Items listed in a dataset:
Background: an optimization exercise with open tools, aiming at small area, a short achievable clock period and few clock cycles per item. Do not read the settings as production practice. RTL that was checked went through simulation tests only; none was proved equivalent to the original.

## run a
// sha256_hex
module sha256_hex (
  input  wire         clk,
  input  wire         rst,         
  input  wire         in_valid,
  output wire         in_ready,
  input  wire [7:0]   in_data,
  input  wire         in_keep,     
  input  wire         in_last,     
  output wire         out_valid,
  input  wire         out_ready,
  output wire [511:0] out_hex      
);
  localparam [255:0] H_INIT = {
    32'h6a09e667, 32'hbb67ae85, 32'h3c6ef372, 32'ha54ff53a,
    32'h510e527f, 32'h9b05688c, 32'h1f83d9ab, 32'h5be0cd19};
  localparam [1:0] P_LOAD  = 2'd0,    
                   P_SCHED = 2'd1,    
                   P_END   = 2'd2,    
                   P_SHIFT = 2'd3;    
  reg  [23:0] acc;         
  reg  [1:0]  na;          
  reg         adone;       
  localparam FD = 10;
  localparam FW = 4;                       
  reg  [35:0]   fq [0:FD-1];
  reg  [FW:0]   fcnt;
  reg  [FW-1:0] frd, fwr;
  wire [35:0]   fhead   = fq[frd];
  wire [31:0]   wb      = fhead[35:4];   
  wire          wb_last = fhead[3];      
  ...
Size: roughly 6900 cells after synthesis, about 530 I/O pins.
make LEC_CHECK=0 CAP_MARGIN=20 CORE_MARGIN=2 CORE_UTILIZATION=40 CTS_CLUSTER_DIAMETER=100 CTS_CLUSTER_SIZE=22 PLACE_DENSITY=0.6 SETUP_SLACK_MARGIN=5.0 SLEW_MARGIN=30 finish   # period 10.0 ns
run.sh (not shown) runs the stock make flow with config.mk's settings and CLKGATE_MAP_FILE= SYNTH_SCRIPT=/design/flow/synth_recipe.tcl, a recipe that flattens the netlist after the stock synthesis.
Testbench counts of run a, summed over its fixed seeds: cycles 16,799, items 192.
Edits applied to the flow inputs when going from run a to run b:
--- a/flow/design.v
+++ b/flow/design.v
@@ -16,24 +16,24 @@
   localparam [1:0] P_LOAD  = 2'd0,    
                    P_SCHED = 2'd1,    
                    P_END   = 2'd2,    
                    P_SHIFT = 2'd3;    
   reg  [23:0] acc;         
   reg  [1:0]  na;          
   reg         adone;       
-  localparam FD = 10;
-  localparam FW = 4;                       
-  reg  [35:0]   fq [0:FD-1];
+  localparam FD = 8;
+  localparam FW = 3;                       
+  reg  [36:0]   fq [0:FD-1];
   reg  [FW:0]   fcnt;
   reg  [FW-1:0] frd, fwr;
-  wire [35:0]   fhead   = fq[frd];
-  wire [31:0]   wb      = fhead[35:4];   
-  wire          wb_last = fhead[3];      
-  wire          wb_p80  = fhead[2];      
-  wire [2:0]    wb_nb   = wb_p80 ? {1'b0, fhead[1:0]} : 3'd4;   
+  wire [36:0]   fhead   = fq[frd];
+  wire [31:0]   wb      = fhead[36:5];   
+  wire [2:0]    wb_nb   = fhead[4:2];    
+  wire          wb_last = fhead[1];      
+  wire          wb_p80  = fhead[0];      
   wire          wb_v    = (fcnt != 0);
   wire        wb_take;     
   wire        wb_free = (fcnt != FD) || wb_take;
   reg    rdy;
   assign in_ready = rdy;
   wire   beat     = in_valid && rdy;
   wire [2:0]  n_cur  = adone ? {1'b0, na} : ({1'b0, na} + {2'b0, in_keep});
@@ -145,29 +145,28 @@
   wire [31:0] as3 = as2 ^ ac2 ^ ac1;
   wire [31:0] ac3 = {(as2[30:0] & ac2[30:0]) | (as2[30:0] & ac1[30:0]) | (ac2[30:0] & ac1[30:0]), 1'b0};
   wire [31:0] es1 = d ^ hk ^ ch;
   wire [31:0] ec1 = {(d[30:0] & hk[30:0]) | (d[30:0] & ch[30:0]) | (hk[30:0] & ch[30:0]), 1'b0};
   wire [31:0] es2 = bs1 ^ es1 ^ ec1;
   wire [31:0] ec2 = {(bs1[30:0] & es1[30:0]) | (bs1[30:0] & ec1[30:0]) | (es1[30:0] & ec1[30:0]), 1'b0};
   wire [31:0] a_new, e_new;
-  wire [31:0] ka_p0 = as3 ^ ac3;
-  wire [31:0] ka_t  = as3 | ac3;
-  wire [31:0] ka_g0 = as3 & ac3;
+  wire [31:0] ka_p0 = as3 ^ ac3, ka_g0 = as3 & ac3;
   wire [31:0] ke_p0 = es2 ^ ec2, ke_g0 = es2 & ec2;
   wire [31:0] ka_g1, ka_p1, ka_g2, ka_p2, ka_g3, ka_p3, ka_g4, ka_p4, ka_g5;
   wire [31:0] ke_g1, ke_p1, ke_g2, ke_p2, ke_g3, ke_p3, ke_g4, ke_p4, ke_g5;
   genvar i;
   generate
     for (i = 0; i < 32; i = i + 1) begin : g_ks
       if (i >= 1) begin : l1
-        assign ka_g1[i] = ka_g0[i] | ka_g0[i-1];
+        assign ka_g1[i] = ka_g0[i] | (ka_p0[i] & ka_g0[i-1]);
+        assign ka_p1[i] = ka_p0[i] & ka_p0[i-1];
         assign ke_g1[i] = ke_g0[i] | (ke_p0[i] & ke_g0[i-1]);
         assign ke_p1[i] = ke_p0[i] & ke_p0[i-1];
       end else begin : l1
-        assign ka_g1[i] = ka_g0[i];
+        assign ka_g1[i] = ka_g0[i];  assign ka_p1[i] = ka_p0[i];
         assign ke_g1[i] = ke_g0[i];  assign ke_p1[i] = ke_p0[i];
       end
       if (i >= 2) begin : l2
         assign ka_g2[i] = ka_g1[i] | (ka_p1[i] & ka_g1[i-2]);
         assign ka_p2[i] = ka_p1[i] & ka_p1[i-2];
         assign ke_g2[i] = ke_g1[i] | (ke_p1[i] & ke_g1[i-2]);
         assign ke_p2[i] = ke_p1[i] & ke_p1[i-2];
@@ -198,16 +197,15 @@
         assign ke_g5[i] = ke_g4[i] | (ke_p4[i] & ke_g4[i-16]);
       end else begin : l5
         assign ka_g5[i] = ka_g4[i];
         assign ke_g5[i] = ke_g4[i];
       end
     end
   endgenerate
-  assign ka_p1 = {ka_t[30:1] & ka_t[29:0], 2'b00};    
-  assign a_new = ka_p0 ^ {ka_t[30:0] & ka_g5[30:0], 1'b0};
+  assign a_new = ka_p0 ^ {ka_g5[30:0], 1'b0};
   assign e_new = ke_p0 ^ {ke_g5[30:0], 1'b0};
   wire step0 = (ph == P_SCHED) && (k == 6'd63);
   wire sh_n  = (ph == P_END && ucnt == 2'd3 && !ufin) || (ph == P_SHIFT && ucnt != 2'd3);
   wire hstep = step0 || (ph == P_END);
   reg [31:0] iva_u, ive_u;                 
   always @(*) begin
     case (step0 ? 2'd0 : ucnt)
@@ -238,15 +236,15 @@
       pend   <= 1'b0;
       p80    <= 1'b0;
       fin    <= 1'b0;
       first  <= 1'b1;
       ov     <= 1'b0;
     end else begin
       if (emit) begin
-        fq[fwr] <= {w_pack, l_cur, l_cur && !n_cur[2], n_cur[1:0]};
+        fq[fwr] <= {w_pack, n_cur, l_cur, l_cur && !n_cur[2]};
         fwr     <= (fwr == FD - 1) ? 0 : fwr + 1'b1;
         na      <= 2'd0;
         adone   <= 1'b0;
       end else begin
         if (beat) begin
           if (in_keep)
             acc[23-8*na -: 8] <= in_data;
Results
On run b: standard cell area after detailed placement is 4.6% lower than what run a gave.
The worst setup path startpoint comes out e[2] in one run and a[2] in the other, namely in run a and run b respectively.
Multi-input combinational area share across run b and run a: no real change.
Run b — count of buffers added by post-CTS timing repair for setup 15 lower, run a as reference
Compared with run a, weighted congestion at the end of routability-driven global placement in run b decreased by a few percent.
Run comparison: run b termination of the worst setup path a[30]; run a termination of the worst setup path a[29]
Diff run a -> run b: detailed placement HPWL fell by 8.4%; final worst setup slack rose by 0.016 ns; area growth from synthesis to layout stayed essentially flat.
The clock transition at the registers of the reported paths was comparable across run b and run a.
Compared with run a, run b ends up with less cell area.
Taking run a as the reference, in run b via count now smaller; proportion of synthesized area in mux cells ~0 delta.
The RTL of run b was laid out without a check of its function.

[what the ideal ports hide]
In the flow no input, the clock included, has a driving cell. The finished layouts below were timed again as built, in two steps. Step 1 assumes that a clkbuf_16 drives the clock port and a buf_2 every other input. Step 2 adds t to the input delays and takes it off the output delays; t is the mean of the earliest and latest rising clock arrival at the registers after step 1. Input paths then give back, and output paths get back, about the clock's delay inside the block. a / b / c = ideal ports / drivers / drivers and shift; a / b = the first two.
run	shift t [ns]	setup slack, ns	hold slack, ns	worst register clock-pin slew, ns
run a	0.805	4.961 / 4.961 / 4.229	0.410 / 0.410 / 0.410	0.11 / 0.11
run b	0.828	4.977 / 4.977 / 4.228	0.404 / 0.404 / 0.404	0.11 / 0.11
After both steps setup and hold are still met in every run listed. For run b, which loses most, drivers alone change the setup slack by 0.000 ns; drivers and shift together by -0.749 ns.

...

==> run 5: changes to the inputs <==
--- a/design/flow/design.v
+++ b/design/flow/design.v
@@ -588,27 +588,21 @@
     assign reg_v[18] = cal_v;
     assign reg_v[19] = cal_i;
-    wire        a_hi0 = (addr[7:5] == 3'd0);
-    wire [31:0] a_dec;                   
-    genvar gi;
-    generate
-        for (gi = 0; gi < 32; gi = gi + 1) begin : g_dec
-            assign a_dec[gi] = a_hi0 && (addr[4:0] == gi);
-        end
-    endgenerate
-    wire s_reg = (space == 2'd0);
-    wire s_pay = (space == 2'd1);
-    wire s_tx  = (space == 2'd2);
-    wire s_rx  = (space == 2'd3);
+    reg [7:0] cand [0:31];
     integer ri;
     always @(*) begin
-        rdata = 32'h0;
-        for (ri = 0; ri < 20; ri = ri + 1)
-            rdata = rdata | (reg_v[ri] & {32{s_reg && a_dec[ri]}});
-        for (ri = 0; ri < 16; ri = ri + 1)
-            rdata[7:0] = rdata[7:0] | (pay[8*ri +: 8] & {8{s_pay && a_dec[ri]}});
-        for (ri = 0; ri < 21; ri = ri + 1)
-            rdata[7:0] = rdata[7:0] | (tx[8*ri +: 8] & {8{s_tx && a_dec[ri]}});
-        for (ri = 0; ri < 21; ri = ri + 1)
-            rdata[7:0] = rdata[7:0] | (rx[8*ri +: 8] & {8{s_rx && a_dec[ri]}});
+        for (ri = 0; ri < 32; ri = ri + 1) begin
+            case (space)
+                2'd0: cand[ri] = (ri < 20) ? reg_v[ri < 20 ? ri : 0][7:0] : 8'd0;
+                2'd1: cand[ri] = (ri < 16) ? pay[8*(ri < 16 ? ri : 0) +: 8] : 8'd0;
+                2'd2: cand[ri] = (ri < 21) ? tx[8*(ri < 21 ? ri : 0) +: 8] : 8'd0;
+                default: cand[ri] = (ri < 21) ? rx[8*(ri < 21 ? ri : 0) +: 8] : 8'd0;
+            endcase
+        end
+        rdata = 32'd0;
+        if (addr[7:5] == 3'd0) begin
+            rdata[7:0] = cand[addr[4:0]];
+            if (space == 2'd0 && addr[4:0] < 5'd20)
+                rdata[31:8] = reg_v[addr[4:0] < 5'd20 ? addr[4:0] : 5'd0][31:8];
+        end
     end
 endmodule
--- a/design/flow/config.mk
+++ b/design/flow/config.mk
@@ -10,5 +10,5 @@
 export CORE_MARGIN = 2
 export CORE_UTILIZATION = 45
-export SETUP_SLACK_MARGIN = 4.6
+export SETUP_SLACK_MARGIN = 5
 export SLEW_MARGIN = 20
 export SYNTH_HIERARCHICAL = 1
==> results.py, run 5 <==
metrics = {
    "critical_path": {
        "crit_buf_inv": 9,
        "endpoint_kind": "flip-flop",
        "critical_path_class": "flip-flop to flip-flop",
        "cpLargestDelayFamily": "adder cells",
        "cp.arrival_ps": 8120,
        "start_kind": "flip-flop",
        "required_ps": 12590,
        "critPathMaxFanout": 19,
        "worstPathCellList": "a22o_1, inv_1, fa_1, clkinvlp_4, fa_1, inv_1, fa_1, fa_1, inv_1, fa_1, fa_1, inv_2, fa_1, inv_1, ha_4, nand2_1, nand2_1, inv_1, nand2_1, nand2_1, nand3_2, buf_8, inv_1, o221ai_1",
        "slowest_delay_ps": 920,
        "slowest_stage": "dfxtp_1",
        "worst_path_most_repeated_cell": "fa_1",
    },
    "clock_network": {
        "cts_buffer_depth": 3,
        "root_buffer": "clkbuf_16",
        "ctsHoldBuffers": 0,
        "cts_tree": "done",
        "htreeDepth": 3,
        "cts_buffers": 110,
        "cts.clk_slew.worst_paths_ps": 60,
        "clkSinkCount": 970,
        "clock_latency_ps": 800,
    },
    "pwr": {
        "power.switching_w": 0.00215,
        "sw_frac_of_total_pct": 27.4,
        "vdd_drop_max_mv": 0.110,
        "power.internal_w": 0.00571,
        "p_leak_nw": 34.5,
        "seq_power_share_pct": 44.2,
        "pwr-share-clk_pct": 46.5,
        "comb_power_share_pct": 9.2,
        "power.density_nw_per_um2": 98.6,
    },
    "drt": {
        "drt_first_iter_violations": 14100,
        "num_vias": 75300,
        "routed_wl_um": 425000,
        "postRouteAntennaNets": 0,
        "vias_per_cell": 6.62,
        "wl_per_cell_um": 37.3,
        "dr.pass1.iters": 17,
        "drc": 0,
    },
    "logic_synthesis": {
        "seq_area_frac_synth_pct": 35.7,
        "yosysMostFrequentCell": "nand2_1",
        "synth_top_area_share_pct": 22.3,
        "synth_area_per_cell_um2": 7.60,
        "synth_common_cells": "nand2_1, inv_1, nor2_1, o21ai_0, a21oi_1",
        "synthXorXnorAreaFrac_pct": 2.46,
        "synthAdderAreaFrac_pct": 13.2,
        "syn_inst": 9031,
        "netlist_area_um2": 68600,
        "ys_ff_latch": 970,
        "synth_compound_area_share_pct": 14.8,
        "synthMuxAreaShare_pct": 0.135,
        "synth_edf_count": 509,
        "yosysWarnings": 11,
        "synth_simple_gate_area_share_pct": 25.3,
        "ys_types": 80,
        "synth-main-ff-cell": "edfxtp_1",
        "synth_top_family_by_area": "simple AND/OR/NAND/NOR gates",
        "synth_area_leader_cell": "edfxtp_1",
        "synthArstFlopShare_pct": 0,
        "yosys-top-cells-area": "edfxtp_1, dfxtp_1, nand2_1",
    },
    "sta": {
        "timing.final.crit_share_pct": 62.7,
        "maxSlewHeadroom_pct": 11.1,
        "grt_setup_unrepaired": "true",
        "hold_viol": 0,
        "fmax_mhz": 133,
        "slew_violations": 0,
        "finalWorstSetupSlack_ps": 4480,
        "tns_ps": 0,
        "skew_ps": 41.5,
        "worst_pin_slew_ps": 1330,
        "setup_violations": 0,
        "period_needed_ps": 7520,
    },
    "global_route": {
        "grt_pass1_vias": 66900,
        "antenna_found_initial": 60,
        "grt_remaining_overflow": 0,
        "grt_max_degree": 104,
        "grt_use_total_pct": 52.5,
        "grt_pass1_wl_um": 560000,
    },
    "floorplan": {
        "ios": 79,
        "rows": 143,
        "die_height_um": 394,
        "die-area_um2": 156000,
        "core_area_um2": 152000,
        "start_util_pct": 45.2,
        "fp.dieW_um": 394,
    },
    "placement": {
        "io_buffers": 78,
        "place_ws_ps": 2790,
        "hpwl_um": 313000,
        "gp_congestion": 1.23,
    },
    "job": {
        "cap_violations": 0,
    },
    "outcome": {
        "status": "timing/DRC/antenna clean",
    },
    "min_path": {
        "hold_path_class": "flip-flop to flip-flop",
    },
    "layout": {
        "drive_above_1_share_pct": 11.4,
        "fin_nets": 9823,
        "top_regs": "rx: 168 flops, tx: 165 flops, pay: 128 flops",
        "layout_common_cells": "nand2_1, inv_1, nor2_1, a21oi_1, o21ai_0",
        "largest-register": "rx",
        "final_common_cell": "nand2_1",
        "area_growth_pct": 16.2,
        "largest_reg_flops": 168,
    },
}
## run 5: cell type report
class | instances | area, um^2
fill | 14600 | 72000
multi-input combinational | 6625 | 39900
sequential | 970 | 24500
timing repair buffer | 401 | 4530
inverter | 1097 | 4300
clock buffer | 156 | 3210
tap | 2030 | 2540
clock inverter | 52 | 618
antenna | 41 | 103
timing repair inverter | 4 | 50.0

- **WHAT YOU HAVE TO DO**
For this exercise, output exactly the lines above from the line with "run 5: changes" to the line with "rdata[7:0] = cand[addr[4:0]];", counting both, and leave out the rest.

- **RESPONSE AREA**
==> run 5: changes to the inputs <==
--- a/design/flow/design.v
+++ b/design/flow/design.v
@@ -588,27 +588,21 @@
     assign reg_v[18] = cal_v;
     assign reg_v[19] = cal_i;
-    wire        a_hi0 = (addr[7:5] == 3'd0);
-    wire [31:0] a_dec;                   
-    genvar gi;
-    generate
-        for (gi = 0; gi < 32; gi = gi + 1) begin : g_dec
-            assign a_dec[gi] = a_hi0 && (addr[4:0] == gi);
-        end
-    endgenerate
-    wire s_reg = (space == 2'd0);
-    wire s_pay = (space == 2'd1);
-    wire s_tx  = (space == 2'd2);
-    wire s_rx  = (space == 2'd3);
+    reg [7:0] cand [0:31];
     integer ri;
     always @(*) begin
-        rdata = 32'h0;
-        for (ri = 0; ri < 20; ri = ri + 1)
-            rdata = rdata | (reg_v[ri] & {32{s_reg && a_dec[ri]}});
-        for (ri = 0; ri < 16; ri = ri + 1)
-            rdata[7:0] = rdata[7:0] | (pay[8*ri +: 8] & {8{s_pay && a_dec[ri]}});
-        for (ri = 0; ri < 21; ri = ri + 1)
-            rdata[7:0] = rdata[7:0] | (tx[8*ri +: 8] & {8{s_tx && a_dec[ri]}});
-        for (ri = 0; ri < 21; ri = ri + 1)
-            rdata[7:0] = rdata[7:0] | (rx[8*ri +: 8] & {8{s_rx && a_dec[ri]}});
+        for (ri = 0; ri < 32; ri = ri + 1) begin
+            case (space)
+                2'd0: cand[ri] = (ri < 20) ? reg_v[ri < 20 ? ri : 0][7:0] : 8'd0;
+                2'd1: cand[ri] = (ri < 16) ? pay[8*(ri < 16 ? ri : 0) +: 8] : 8'd0;
+                2'd2: cand[ri] = (ri < 21) ? tx[8*(ri < 21 ? ri : 0) +: 8] : 8'd0;
+                default: cand[ri] = (ri < 21) ? rx[8*(ri < 21 ? ri : 0) +: 8] : 8'd0;
+            endcase
+        end
+        rdata = 32'd0;
+        if (addr[7:5] == 3'd0) begin
+            rdata[7:0] = cand[addr[4:0]];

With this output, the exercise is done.